# Regex

What is it?
- Regular expressions (called regexes or regex patterns) are a tiny language for dealing with text and character patterns

Why do we care? 
- With this, we can extract text, match text, or replace text that matches a pattern

In [2]:
import pandas as pd
import numpy as np

#new import!
import re

## re library function

`re.findall(pattern, string)` 

 - finds all substrings where the REGEX matches; returns a list

### Literals - start simple

In [3]:
subject = 'abc'

#### find the letter a

In [4]:
re.findall(r'a', subject)

['a']

#### find the letter d

In [6]:
regexp = r'd'

re.findall(regexp, subject)

[]

### Literals - make it more complex

In [14]:
subject = 'Mary had a little lamb. 1x little lamb. Not 10 lambs, not 12, not 22, just one'

#### find not

In [9]:
regexp = r'not'

re.findall(regexp, subject)

['not', 'not']

In [10]:
regexp = r'Not'

re.findall(regexp, subject)

['Not']

##### regex flag: re.IGNORECASE

In [11]:
regexp = r'not'

re.findall(regexp, subject, re.IGNORECASE)

['Not', 'not', 'not']

#### find lamb

In [16]:
regexp = r'lamb'

re.findall(regexp, subject)

['lamb', 'lamb', 'lamb']

## Metacharacters
<div class="alert alert-block alert-info">
    
- `\w`: any letter or digit
- `\W`: anything that is *not* a letter or digit



- `\d`: any digit
- `\D`: anything that is *not* a digit


- `\s` : any whitespace


-  `.` : anything
    
</div>

### Try them all 

In [31]:
subject = 'abcccC. 123!w '

#### `\w`: any letter or number

In [18]:
regexp = r'\w'

re.findall(regexp, subject)

['a', 'b', 'c', 'c', 'c', 'C', '1', '2', '3']

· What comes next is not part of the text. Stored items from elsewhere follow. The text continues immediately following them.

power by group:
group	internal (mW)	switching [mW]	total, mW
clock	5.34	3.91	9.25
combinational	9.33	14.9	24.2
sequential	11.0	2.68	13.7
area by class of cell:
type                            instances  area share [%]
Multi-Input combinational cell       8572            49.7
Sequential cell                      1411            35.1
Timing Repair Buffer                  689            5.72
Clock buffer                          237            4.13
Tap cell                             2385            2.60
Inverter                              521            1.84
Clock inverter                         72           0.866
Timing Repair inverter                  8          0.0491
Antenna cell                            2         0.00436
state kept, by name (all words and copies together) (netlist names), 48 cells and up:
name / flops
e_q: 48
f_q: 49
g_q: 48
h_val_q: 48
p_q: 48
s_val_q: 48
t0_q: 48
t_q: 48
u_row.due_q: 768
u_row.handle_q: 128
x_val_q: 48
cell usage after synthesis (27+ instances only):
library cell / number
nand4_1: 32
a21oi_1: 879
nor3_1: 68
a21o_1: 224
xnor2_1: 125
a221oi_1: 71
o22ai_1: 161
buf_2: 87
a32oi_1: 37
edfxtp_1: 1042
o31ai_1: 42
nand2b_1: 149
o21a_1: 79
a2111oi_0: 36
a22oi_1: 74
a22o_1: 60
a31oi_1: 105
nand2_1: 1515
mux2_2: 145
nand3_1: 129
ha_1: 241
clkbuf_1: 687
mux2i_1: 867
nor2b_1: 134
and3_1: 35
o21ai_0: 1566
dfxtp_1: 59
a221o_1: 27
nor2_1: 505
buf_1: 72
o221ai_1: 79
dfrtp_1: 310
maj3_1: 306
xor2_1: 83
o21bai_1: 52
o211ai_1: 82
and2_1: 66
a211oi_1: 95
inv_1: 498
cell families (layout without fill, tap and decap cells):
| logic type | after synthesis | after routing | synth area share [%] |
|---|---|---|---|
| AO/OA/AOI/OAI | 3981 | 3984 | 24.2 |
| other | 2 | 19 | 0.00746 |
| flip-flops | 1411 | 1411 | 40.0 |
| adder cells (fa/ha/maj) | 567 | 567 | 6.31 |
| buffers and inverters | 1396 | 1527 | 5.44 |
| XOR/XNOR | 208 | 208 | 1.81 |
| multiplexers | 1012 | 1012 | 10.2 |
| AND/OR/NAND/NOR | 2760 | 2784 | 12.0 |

#### what does \w\w bring back?

In [19]:
regexp = r'\w\w'

re.findall(regexp, subject)

['ab', 'cc', 'cC', '12']

#### `\W`: anything that is not a letter or number

In [20]:
subject

'abcccC. 123!'

In [21]:
regexp = r'\W'

re.findall(regexp, subject)

['.', ' ', '!']

#### `\d`: any digit

In [22]:
regexp = r'\d'

re.findall(regexp, subject)

['1', '2', '3']

#### `\D`: anything that is not a digit

In [23]:
regexp = r'\D'

re.findall(regexp, subject)

['a', 'b', 'c', 'c', 'c', 'C', '.', ' ', '!']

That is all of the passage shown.